Fig. 3: In-sensor-in-memory operations.

a An illustration of a computer vision model. An image is processed by this model which comprises preprocessing and subsequent feature extraction steps. The number of operations scales with the depth of the network as is shown for a LeNet-5 model, i.e., the first layer that computes directly on the input image is computationally most demanding. b An illustration showing the direct computation of the convolutions during image sensing by leveraging the crossbar topology of the active pixel array. c An illustration of emulated Gaussian blurring of an input image as a preprocessing step. d The Hough transformation pipeline is illustrated, where in-sensor computations preprocess images to generate inputs for computational memory tiles. Computational memory performs MVM and accumulation operations to detect lines in the images. e In the first operation, the input image is converted into a vector that is multiplied by a matrix encoding the parametric space transformation.

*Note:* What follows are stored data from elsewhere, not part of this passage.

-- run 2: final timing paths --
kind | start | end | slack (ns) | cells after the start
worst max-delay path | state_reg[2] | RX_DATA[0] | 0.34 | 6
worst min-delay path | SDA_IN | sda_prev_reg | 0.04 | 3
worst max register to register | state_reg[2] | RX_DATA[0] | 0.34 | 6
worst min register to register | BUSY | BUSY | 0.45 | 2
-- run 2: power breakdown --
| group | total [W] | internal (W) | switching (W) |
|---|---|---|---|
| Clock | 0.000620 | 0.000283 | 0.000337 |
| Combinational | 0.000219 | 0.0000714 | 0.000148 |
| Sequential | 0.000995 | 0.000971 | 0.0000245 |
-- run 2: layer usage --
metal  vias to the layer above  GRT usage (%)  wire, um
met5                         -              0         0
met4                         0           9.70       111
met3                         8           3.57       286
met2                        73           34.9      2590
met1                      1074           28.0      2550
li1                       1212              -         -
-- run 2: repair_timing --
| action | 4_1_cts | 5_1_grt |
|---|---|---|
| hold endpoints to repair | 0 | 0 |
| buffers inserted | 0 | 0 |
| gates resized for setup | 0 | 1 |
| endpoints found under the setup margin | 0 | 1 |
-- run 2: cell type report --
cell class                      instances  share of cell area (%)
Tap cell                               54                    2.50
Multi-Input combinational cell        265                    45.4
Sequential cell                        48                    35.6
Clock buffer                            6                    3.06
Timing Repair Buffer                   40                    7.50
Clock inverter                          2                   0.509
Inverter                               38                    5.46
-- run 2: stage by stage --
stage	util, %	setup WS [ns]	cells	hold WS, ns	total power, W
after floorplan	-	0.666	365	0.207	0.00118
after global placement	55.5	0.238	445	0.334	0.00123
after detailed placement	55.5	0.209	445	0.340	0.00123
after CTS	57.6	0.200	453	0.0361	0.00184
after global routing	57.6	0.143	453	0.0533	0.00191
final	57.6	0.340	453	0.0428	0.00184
## config.mk

```make
export PLATFORM = sky130hd
export DESIGN_NAME = sid_reg_write_rx
export DESIGN_NICKNAME = d
export VERILOG_FILES = /design/src/rtl/sid_reg_write_rx.sv
export SDC_FILE = /design/constraint.sdc
export NUM_CORES = 1
export LEC_CHECK = 0
export BUFFER_PORTS_ARGS = -buffer_cell sky130_fd_sc_hd__buf_4
export CELL_PAD_IN_SITES_DETAIL_PLACEMENT = 1
export CELL_PAD_IN_SITES_GLOBAL_PLACEMENT = 2
export CORE_MARGIN = 5
export CORE_UTILIZATION = 37
export CTS_CLUSTER_SIZE = 24
export DETAILED_ROUTE_END_ITERATION = 10
export GPL_TIMING_DRIVEN = 0
export PLACE_DENSITY = 0.75
export RECOVER_POWER = 25
export REMOVE_ABC_BUFFERS = 1
export SETUP_SLACK_MARGIN = 0.02
export SYNTH_ARGS = -nofsm -noshare
export SYNTH_HDL_FRONTEND = slang
export SYNTH_SLANG_ARGS = --single-unit
```

## constraint.sdc

```tcl
create_clock -name clk -period 2.3 [get_ports clk]
set_input_delay 0.115 -clock clk [delete_from_list [all_inputs] [get_ports clk]]
set_output_delay 0.115 -clock clk [all_outputs]
set_load 0.05 [all_outputs]
```
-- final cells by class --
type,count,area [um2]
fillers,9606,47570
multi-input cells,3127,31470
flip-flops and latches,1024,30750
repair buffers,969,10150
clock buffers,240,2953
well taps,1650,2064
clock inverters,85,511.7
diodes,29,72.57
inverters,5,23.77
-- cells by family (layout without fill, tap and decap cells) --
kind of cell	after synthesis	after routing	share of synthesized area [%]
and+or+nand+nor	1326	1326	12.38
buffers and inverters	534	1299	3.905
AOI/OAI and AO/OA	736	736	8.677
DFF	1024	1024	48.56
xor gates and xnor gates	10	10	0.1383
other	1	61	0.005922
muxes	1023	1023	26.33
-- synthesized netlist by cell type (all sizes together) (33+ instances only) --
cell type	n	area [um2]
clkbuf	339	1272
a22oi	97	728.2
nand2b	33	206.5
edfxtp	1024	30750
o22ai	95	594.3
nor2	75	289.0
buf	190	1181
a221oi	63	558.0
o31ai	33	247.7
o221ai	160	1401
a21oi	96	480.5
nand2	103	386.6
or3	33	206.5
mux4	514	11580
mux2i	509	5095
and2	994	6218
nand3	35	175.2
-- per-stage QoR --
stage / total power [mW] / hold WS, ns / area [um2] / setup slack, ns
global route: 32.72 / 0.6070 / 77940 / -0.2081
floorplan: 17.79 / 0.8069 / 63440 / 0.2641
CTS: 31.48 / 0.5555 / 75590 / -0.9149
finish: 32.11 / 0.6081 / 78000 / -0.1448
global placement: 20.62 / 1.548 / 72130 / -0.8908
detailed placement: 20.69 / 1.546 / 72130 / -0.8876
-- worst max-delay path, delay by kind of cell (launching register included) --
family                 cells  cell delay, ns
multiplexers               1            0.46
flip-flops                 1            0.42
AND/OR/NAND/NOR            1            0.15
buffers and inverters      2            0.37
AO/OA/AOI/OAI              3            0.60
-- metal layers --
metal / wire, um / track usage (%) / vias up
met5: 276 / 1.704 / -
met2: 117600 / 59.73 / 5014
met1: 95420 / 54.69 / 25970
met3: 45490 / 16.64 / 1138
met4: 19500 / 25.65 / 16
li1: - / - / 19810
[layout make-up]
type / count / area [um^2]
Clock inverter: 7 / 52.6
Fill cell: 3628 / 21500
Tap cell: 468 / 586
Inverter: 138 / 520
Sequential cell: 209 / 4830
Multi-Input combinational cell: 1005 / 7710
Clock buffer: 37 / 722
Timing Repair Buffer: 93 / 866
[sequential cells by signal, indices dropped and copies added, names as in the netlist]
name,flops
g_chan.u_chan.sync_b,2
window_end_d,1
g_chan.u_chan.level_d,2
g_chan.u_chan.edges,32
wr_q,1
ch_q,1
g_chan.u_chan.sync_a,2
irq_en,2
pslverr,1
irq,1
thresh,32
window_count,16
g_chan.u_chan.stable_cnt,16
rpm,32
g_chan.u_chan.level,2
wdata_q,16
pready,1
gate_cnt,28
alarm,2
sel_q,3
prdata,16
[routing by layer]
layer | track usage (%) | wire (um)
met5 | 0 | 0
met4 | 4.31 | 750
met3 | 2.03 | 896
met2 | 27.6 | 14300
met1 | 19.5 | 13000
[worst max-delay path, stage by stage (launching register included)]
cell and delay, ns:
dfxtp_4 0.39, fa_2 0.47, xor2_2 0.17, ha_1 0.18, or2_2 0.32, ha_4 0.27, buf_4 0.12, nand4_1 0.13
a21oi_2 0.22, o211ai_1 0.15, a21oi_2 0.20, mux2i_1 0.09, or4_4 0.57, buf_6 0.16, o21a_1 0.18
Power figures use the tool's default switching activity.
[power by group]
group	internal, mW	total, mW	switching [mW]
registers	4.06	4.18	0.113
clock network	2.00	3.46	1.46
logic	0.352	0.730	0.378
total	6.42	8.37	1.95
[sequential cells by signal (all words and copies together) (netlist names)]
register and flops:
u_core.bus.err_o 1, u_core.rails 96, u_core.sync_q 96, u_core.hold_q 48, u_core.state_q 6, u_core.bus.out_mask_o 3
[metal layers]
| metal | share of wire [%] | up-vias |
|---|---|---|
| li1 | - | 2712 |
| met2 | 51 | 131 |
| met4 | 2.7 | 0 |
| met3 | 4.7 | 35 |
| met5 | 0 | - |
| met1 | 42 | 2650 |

The resulting output becomes the input for the accumulator space. In this space, select PCM devices experience an increase in their conductance values based on the number of times they are programmed by the input. f The experimental plot depicts a computational memory tile, showcasing the encoded regions for MVM and accumulation operations. The MVM region is programmed only once, while the accumulation operation involves all devices being reset. Over time, the mapping in the accumulation operation evolves based on the number of input pulses they receive. ADCu stands for analog-to-digital conversion units. g An experimental MVM plot displays the measured output of the computational memory. The black trace represents the ideal result from floating-point MVM. h A 3D plot illustrating the accumulator space after the computational memory has preprocessed an input image. Two unit-cells, representing a unique (r, θ) tuple, underwent the largest increase in conductance.